In this tutorial we’ll show you how to transcribe audio files to text using OpenAI’s whisper model and a function written in Python. We’ll start off with GPU acceleration using an NVIDIA GPU and OpenFaaS installed on a K3s cluster. But we’ll also be showing you how you can run the same code using a CPU, which is more commonly available.

Why is audio transcription useful?

Common use-cases for transcribing audio could be a bot that summarises customer complaints during a Zoom call, collects negative product feedback from reviews on YouTube, or that generates a set of timestamps for YouTube videos, which are later attached via API. You could even take traditional voice or VoIP recordings from a customer service center, and transcribe each one to look for training issues or high performing telephone agents. If you listen to podcasts on a regular basis and have ever read the show notes, they could have been generated by a transcription model.

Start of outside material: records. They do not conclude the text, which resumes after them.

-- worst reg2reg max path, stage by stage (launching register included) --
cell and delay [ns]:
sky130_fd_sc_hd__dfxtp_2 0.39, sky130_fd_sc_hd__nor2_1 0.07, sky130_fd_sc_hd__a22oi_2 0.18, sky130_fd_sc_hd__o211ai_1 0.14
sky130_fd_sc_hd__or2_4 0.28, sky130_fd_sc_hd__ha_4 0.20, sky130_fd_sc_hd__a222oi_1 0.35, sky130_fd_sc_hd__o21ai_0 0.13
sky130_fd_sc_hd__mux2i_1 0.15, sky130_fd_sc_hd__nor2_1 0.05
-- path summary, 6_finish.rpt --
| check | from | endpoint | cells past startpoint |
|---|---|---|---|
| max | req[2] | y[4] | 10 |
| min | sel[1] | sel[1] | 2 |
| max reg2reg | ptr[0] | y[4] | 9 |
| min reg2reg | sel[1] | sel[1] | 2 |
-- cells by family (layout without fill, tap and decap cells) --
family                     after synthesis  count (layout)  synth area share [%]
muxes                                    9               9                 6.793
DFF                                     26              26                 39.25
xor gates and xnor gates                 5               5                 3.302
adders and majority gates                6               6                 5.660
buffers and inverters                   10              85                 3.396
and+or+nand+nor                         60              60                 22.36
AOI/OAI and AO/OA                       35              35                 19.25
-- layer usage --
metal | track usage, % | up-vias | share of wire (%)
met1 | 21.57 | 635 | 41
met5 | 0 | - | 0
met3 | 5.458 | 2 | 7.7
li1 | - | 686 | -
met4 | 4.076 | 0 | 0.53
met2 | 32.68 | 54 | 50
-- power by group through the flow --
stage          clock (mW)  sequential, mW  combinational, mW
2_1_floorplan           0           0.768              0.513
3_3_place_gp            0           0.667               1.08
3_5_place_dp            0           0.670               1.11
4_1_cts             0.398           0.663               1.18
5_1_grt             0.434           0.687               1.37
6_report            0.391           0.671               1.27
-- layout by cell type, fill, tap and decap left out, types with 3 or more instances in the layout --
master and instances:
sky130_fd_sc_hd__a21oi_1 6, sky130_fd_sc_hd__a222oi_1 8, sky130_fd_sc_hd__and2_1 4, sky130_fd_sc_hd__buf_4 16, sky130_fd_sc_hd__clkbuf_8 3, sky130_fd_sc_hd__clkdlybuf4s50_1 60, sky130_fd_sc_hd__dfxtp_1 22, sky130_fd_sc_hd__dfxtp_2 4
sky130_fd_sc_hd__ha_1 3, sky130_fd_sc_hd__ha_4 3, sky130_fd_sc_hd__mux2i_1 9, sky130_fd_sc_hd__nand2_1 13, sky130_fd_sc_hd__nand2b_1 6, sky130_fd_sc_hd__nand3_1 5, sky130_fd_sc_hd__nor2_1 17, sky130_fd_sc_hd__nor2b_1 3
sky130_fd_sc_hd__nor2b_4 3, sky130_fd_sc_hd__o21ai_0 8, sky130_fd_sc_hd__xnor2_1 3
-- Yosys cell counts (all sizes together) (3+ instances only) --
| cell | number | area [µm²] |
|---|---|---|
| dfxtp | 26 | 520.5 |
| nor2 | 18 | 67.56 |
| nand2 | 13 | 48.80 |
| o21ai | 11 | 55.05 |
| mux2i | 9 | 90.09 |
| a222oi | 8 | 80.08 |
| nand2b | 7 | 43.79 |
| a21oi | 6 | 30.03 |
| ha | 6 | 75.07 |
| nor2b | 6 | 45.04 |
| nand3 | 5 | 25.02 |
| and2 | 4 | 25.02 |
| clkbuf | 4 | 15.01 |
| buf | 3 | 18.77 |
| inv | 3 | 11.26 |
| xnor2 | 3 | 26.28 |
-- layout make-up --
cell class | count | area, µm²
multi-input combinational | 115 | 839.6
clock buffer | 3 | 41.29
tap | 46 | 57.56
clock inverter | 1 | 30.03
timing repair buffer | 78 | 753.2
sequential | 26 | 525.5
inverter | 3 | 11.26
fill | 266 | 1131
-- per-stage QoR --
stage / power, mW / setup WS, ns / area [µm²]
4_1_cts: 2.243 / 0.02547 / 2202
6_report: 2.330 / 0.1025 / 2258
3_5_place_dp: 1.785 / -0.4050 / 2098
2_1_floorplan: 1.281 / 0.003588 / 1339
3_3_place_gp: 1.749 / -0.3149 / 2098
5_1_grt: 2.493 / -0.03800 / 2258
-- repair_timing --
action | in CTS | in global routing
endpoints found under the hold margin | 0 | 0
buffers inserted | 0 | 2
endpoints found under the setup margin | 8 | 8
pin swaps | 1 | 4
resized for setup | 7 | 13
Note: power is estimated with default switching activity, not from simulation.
<file path="src/rtl/sha256_block_sequencer.sv">
// Feeds 16-word message blocks into a SHA-256 core, chains blocks, then
// reads the 8-word digest back and streams it out over a valid/ready port.
module sha256_block_sequencer (
  input  logic        clk,
  input  logic        rst,
  input  logic        start,
  input  logic [3:0]  num_blocks,
  input  logic [31:0] in_word,
  input  logic        in_valid,
  output logic        in_ready,
  output logic [2:0]  core_cmd,
  output logic        core_cmd_w,
  output logic [31:0] core_text,
  output logic        core_text_we,
  input  logic        core_busy,
  input  logic [31:0] core_text_o,
  output logic [31:0] out_word,
  output logic        out_valid,
  input  logic        out_ready,
  output logic        out_last,
  output logic        busy,
  output logic        done,
  output logic        err
);

  localparam logic [2:0] S_IDLE  = 3'd0;
  localparam logic [2:0] S_CMD   = 3'd1;
  localparam logic [2:0] S_LOAD  = 3'd2;
  localparam logic [2:0] S_GUARD = 3'd3;
  localparam logic [2:0] S_WAIT  = 3'd4;
  localparam logic [2:0] S_READ  = 3'd5;
  localparam logic [2:0] S_OUT   = 3'd6;

  localparam logic [2:0] CMD_FIRST = 3'b010;
  localparam logic [2:0] CMD_CONT  = 3'b110;
  localparam logic [2:0] CMD_READ  = 3'b001;

  logic [2:0]       state;
  logic [3:0]       blk_cnt, blk_idx, word_idx, rd_cnt;
  logic [2:0]       out_idx;
  logic [7:0][31:0] digest;
  logic             done_q, err_q;

  always_ff @(posedge clk) begin
    if (rst) begin
      state    <= S_IDLE;
      blk_cnt  <= '0;
      blk_idx  <= '0;
      word_idx <= '0;
      rd_cnt   <= '0;
      out_idx  <= '0;
      digest   <= '0;
      done_q   <= 1'b0;
      err_q    <= 1'b0;
    end else begin
      done_q <= 1'b0;
      err_q  <= 1'b0;
      case (state)
        S_IDLE: if (start) begin
          if (num_blocks != 4'd0) begin
            blk_cnt  <= num_blocks;
            blk_idx  <= '0;
            word_idx <= '0;
            state    <= S_CMD;
          end else begin
            err_q <= 1'b1;
          end
        end
        S_CMD:   state <= S_LOAD;
        S_LOAD: if (in_valid) begin
          word_idx <= word_idx + 4'd1;
          if (word_idx == 4'd15) state <= S_GUARD;
        end
        // The core may raise busy a cycle after the last word; skip that cycle.
        S_GUARD: state <= S_WAIT;
        S_WAIT: if (!core_busy) begin
          blk_idx <= blk_idx + 4'd1;
          if ({1'b0, blk_idx} + 5'd1 < {1'b0, blk_cnt}) begin
            state <= S_CMD;
          end else begin
            rd_cnt <= '0;
            state  <= S_READ;
          end
        end
        // rd_cnt 0 issues the read command; 1..8 capture digest words 0..7.
        S_READ: begin
          rd_cnt <= rd_cnt + 4'd1;
          if (rd_cnt != 4'd0) digest[rd_cnt[2:0] - 3'd1] <= core_text_o;
          if (rd_cnt == 4'd8) begin
            out_idx <= '0;
            state   <= S_OUT;
          end
        end
        S_OUT: if (out_ready) begin
          out_idx <= out_idx + 3'd1;
          if (out_idx == 3'd7) begin
            done_q <= 1'b1;
            state  <= S_IDLE;
          end
        end
        default: state <= S_IDLE;
      endcase
    end
  end

  // Outputs are forced low while rst is held so nothing leaks out of a
  // state that is about to be discarded.
  always_comb begin
    in_ready     = 1'b0;
    core_cmd     = 3'b000;
    core_cmd_w   = 1'b0;
    core_text    = 32'h0;
    core_text_we = 1'b0;
    out_word     = 32'h0;
    out_valid    = 1'b0;
    out_last     = 1'b0;
    busy         = 1'b0;
    if (!rst) begin
      busy = (state != S_IDLE);
      case (state)
        S_CMD: begin
          core_cmd_w = 1'b1;
          core_cmd   = (blk_idx == 4'd0) ? CMD_FIRST : CMD_CONT;
        end
        S_LOAD: begin
          in_ready = 1'b1;
          if (in_valid) begin
            core_text_we = 1'b1;
            core_text    = in_word;
          end
        end
        S_READ: if (rd_cnt == 4'd0) begin
          core_cmd_w = 1'b1;
          core_cmd   = CMD_READ;
        end
        S_OUT: begin
          out_valid = 1'b1;
          out_word  = digest[out_idx];
          out_last  = (out_idx == 3'd7);
        end
        default: ;
      endcase
    end
  end

  assign done = done_q & ~rst;
  assign err  = err_q & ~rst;

endmodule

</file>
<file path="config.mk">
export PLATFORM = sky130hd
export DESIGN_NAME = sha256_block_sequencer
export DESIGN_NICKNAME = d
export VERILOG_FILES = /design/src/rtl/sha256_block_sequencer.sv
export SDC_FILE = /design/constraint.sdc
export NUM_CORES = 1
export LEC_CHECK = 0
export ABC_CLOCK_PERIOD_IN_PS = 5720
export BUFFER_PORTS_ARGS = -buffer_cell sky130_fd_sc_hd__buf_4
export CAP_MARGIN = 20
export CORE_MARGIN = 3
export CORE_UTILIZATION = 45
export DETAILED_ROUTE_END_ITERATION = 10
export PLACE_DENSITY = 0.66
export RECOVER_POWER = 100
export SETUP_SLACK_MARGIN = 0.3
export SLEW_MARGIN = 20
export SYNTH_ARGS = -nofsm -noshare
export SYNTH_HDL_FRONTEND = slang
export SYNTH_SLANG_ARGS = --single-unit
</file>
<file path="constraint.sdc">
create_clock -name clk -period 5.72 [get_ports clk]
set_input_delay 0.572 -clock clk [delete_from_list [all_inputs] [get_ports clk]]
set_output_delay 0.572 -clock clk [all_outputs]
set_load 0.005 [all_outputs]
</file>
== After elaboration in Yosys (flattened, before gate mapping) ==
Cells that the tools add are included.

* $add $sub $neg: 6
* Multiply operators: 0
* Divide/modulo/power cells: 0
* Order comparisons: 4
* Eq/ne operators: 18
* Shift operators: 0
* Mux-type cells: 51
* Bitwise logic cells: 7
* Reduce and logical (&&, ||, !) cells: 20

{| class="wikitable"
|+ Operators by type and width
! operator !! number
|-
| $bwmux 256 || 1
|-
| $mux 32 || 7
|-
| $bmux 32 s3 || 1
|-
| $demux 32 s3 || 1
|-
| $mux 3 || 13
|-
| $mux 4 || 6
|-
| $pmux 4 s2 || 3
|-
| $pmux 3 s7 || 1
|-
| $ne 2x2->1 const B || 9
|-
| $mux 1 || 15
|-
| $add 4x1->4 const B || 3
|-
| $eq 3x3->1 const B || 4
|-
| $pmux 3 s2 || 2
|-
| $reduce_and 3->1 || 3
|-
| $eq 4x4->1 const B || 2
|-
| $logic_not 4->1 || 2
|-
| $lt 3x4->1 const B || 2
|-
| $reduce_and 4->1 || 2
|-
| $reduce_and 8->1 || 1
|-
| $reduce_bool 2->1 || 4
|-
| $reduce_bool 4->1 || 2
|-
| $eq 3x2->1 const B || 2
|-
| $reduce_or 3->1 || 2
|-
| $add 4x1->5 const B || 1
|-
| 12 further kinds || 17
|}

* Bits in registers: 280
* Latch bits: 0
* RAM bits: 0
* Bits in read-only memories: 0
* Input port bits: 74
* Output and inout bits: 75
* Word-level logic and storage cells: 122
* Memories: 0

== Logic depth before layout (Yosys ltp) ==
* Depth after elaboration: 6
* Gate-level depth with buffers: 9

== Worst setup path after synthesis ==
No wires, ideal clock.

* Path kind: register -> output
* Start point: register out_idx[0]
* End point: output out_word[14]
* Data arrival time: 1.517 ns
* Setup slack: 3.631 ns
* Stages on the path, launching flop included: 6
* Buffers on the path: 2
* Cells stage by stage: dfxtp_1 -> buf_4 -> buf_2 -> mux4_2 -> mux2i_1 -> nor2_1

* Word-level cells in the longest chain between the ends: 4

{| class="wikitable"
|+ Ends and longest elaborated chain
! what !! RTL line !! text
|-
| start, declared || 40 || <nowiki>logic [2:0] out_idx;</nowiki>
|-
| start signal, assigned || 95 || <nowiki>out_idx <= out_idx + 3'd1;</nowiki>
|-
| $bmux 32 s3 || 138 || <nowiki>out_word = digest[out_idx];</nowiki>
|-
| $mux 32 (implied by the code) || 138 ||
|-
| $mux 32 || 120 || <nowiki>case (state)</nowiki>
|-
| $mux 32 || 118 || <nowiki>if (!rst) begin</nowiki>
|-
| end, declared || 17 || <nowiki>output logic [31:0] out_word,</nowiki>
|}

No other way between the ends. The select of a mux whose other input is x is not followed.

== Worst setup path after layout ==
* Start point: input rst
* End point: output out_last

* Word-level cells in the longest chain between the ends: 1

{| class="wikitable"
|+ Ends and longest elaborated chain
! what !! RTL line !! text
|-
| start, declared || 5 || <nowiki>input logic rst,</nowiki>
|-
| $mux 1 || 118 ||
|-
| end, declared || 20 || <nowiki>output logic out_last,</nowiki>
|}

No other way between the ends.

==> metrics list <==
- Outcome: finished with violations
* Violations in the final reports: capacitance limit, slew limit
* Post-cts sizing count: 0
* Library cell used as clock root buffer: clkbuf_16
* Flip-flop cell with the highest count after synthesis: dfxtp_1
- The initial antenna violation count was 2.
- In the finished design, the share of the clock period the worst path needs comes to 0.7765.
- Power after layout: 0.004123 W
* Top-level port count: 149
* Capture point of the worst reg-to-reg path: digest[169]$_SDFFE_PP0P_
- The area growth from synthesis to layout is 12.36%.
- After detailed routing, the total wire length is 38740 um.
* Final design area excluding fillers: 15300 um2
* Most crowded layer after global routing: met2
- Adding up every negative setup slack in the final design gives 0 ns.
* GRT Total Usage: 0.2281
- For this design, the sink count on the clock tree is 280.
- The setup path with the least slack is of type in2out.
- Biggest cell delay along the critical path: 1.85 ns
- After detailed routing, the average wire length per cell comes to 19.65 um.
* Total of warnings raised by yosys: 0
* H-tree Lvls: 1
- The final max-slew violation count was 757.
- Cell area after synthesis: 13620 um2
* Remaining antenna violation count after routing: 0
- TritonCTS built the clock tree.
* Critical-path cell list: clkbuf_2 > nor2_1 > nand3_2 > inv_1 > and2_1 > clkbuf_4
- The first TritonRoute pass finished after 7 iterations.
- Summed over all layers, the global routing overflow is 0.
- Crit path capture type: output port
- The die is 179.9 um wide.
* Post-layout worst setup margin: 1.278 ns
- Met2 Track Usage GR: 0.3699
* Final Util: 0.5148
- Maximum VDD drop: 0.0002584 V
- Clock tree synthesis inserted a total of 30 buffers.
- Together, buffers and inverters on the worst path number 3.
- Port bufs: 148
* Slowest library cell on the worst path: clkbuf_2
- Floorplan row count: 63
- Drt first-iter violations: 1237
* Sequential area share after synthesis: 0.4117
- Summing over every cut layer, the via total after detailed routing is 12037.
- In this run the tightest slew margin relative to its limit is -0.8012.
- The clock passes through at most 3 buffers.
- Setup repair bufs after CTS: 0
* Transition at the pin with the smallest max-transition slack: 2.702 ns
- The synthesized design contains 0 enable-type register cells.
- Avg Inst Size Synth: 8.689 um2
- Share of async-settable or async-resettable flops after synthesis: 0
- Nets@finish: 1647
* Max-capacitance violation count: 10
- Placed Instance Area: 14390 um2
- The die covers 32380 um2.
- Min Clock Period, post-route: 4.442 ns
* CP Max Fanout: 122
- Total of hold buffers inserted after clock tree synthesis: 0
- Count of mapped cells out of synthesis: 1567
- The number of hold-slack violations in the final timing report came to 0.
- Before CTS, the worst setup slack after placement is 2.471 ns.
- For this configuration, the core starts out at a cell density of 0.4582.
- Entering global routing, the biggest net connects 123 pins.
- Hold depth: 2
- Endpoints failing setup: 0
- Detailed placement ended at an HPWL of 20750 um.
- Yosys mapped the design onto 56 distinct sky130hd cell types.
- Startpoint of the lowest-slack register-to-register path: rd_cnt[0]$_SDFFE_PP0P_
* Total nets after synthesis: 1652
- Element type at the critical path start: input pin
- Timing would allow up to 225.1 MHz.
* Number of remaining DRC errors: 0
* Setup slack, reg-to-reg: 1.32 ns
- Of the cells placed in the final design, the portion with a size suffix greater than 1 is 0.1784.
* Post-CTS clock slew at the launch and capture registers of the worst setup and hold paths: 0.05 ns
- The clock arrives with 0.01338 ns of skew.
- Crit path max-delay family: buffers and inverters
- Startpoint of the most critical hold path: out_ready
* Global-route wire length before repair: 63050 um
* Y dimension of the die: 179.9 um
* Unrepaired setup endpoints after global routing: no
- Power density of the placed cells: 269.5 nW/um2
- Required time at the endpoint of the critical path: 5.15 ns
* P_leak: 4.856 nW
- Vias in the first global route: 11788
- Dividing the detail-routed via count by the number of cells gives 6.104.
- Final RePlAce weighted congestion: 0.7896
- For this run, global-route usage on met1 was measured as 0.3226.
- For the worst flop-to-flop path, the logic depth is 7.
* Core outline area: 29720 um2
- Data on the critical path arrives at its endpoint at 3.87 ns.
* Total of flip-flops plus latches after synthesis: 280
* Endpoint with the worst hold slack: done_q$_SDFF_PP0_
- Met3 track demand over resource in global routing: 0.03399
* Latest clock arrival within the worst-skew pair: 0.55 ns
* Hold crit path type: in2reg
-- placed cells by master (no fill, tap or decap), types with 4 or more instances in the layout --
cell | synthesis | layout
a211oi_1 | 6 | 6
a21oi_1 | 266 | 266
a22oi_1 | 7 | 7
and2_0 | 0 | 22
and2_1 | 35 | 12
buf_4 | 6 | 104
clkbuf_1 | 96 | 13
clkbuf_16 | 0 | 31
clkbuf_2 | 12 | 6
clkbuf_4 | 0 | 50
clkbuf_8 | 0 | 8
dfxtp_1 | 280 | 277
ha_1 | 11 | 11
inv_1 | 12 | 12
mux2i_1 | 35 | 35
mux4_2 | 64 | 64
nand2_1 | 11 | 10
nand2b_1 | 4 | 4
nand3_1 | 259 | 259
nor2_1 | 49 | 49
o21ai_0 | 238 | 249
o21ai_1 | 29 | 18
xor2_1 | 4 | 4
-- cell families after synthesis --
kind of cell,synth area share
XOR/XNOR,0.003860
AND/OR/NAND/NOR,0.1511
AO/OA/AOI/OAI,0.2116
buffers and inverters,0.07894
flip-flops,0.4117
multiplexers,0.1327
adder cells (fa/ha/maj),0.01011
-- state kept, by name, summed over array words and instances (netlist names) --
register  count
state         3
rd_cnt        4
done_q        1
blk_idx       4
digest      256
word_idx      4
err_q         1
out_idx       3
blk_cnt       4
-- how the worst max path moves through the flow --
stage | from | end | slack, ns | cells after the start
after global routing | rst | out_last | 0.98 | 6
final | rst | out_last | 1.28 | 6
after detailed placement | rst | out_last | 2.47 | 6
after floorplan | out_idx[0]$_SDFFE_PP0P_ | out_word[14] | 3.63 | 5
after global placement | out_idx[0]$_SDFFE_PP0P_ | out_word[29] | 2.54 | 5
after CTS | out_idx[0]$_SDFFE_PP0P_ | out_word[29] | 1.91 | 5
-- final cells by class --
class                      instances  area (um2)
antenna                            1       2.502
clock buffer                      46       912.1
fill                            2744       14420
multi-input combinational       1072        6949
sequential                       280        5614
clock inverter                     5       78.83
timing repair buffer             166        1209
inverter                          12       45.04
tap                              390       488.0
-- worst reg2reg max path: stages (launching register included) --
cell,delay (ns)
dfxtp_1,0.38
inv_1,0.22
ha_1,0.23
or3b_1,0.46
nand3_1,0.74
clkbuf_2,1.62
o21ai_0,0.41
a21oi_1,0.23
-- where the power goes --
part           switching, W  leakage (nW)  internal (W)  total, W
clock              0.000781         0.488       0.00117   0.00196
sequential        0.0000149          2.26       0.00196   0.00197
combinational      0.000126          2.11     0.0000713  0.000197
total              0.000922          4.86       0.00320   0.00412
-- per-stage QoR --
| step | hold slack, ns | std cells |
|---|---|---|
| floorplan | 0.4390 | 1567 |
| global placement | 0.4570 | 1920 |
| detailed placement | 0.4637 | 1920 |
| CTS | 0.2695 | 1971 |
| global route | 0.2948 | 1972 |
| finish | 0.2936 | 1972 |
-- synthesized netlist by cell type (2+ instances only) --
| cell type | number | area (um2) |
|---|---|---|
| nor2_2 | 2 | 12.51 |
| nor3_1 | 2 | 10.01 |
| buf_4 | 6 | 45.04 |
| nand2_1 | 11 | 41.29 |
| buf_6 | 15 | 168.9 |
| mux4_2 | 64 | 1441 |
| or3_1 | 3 | 18.77 |
| and2_1 | 35 | 219.0 |
| xor2_1 | 4 | 35.03 |
| nand3_2 | 2 | 20.02 |
| a211oi_1 | 6 | 45.04 |
| ha_1 | 11 | 137.6 |
| o31ai_1 | 3 | 22.52 |
| o21a_1 | 3 | 22.52 |
| clkbuf_1 | 96 | 360.4 |
| o21ai_0 | 238 | 1191 |
| o311ai_0 | 2 | 17.52 |
| clkbuf_2 | 12 | 60.06 |
| nor2_1 | 49 | 183.9 |
| dfxtp_1 | 280 | 5605 |
| inv_1 | 12 | 45.04 |
| nor3b_1 | 2 | 15.01 |
| or4_1 | 2 | 15.01 |
| or4b_1 | 2 | 20.02 |
| a21oi_1 | 266 | 1331 |
| a22oi_1 | 7 | 52.55 |
| xnor2_1 | 2 | 17.52 |
| nand2b_1 | 4 | 25.02 |
| buf_12 | 3 | 60.06 |
| mux2i_1 | 35 | 350.3 |
| buf_2 | 55 | 275.3 |
| nor3_2 | 2 | 20.02 |
| nand4_1 | 3 | 18.77 |
| nor2b_1 | 3 | 18.77 |
| and3b_1 | 2 | 17.52 |
| o21ai_1 | 29 | 145.1 |
| nand3_1 | 259 | 1296 |
| buf_1 | 16 | 60.06 |
| a31oi_1 | 2 | 12.51 |
-- metal layers --
metal / wire length [um] / up-vias
li1: - / 5655
met1: 17360 / 5892
met2: 18020 / 441
met3: 2669 / 47
met4: 673 / 2
met5: 13 / -
(Power assumes the default switching activity.)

GPU is generally faster than CPU, but CPU can also be very effective if you are able to batch up requests via the OpenFaaS Asynchronous invocations system, and collect the results later on. To collect results from async invocations, you can supply a callback URL to the initial request, or have the function store its result in S3. We have some tutorials in the conclusion that show this approach for other use-cases like PDF generation.

Here’s what we’ll cover:

  • Prepare a K3s cluster with Nvidia GPU support
  • Install OpenFaaS with a GPU Profile
  • Create a Python function to run OpenAI Whisper
  • Make sure the function has a long enough timeout
  • Limit concurrent requests to the function to prevent overloading
  • Run the function with CPU inference, without a GPU.

Prepare a k3s with NVIDIA container runtime support

Kubernetes has support for managing GPUs across different nodes using device plugins. The setup in your cluster will depend on your platform and GPU vendor. We will be setting up a k3s cluster with NVIDIA container runtime support.

k3sup is a light-weight CLI utility that lets you quickly setup a k3s on any local or remote VM. If you already have a k3s cluster you can also use k3sup to join an additional agent to your cluster.

You can use our article on how to setup a production-ready Kubernetes cluster with k3s on Akamai cloud computing as an additional reference.

I would suggest setting up a cluster first and once that is done SSH into any agent or server with a GPU to prepare the host OS by installing the Nvidia drivers and container runtime package.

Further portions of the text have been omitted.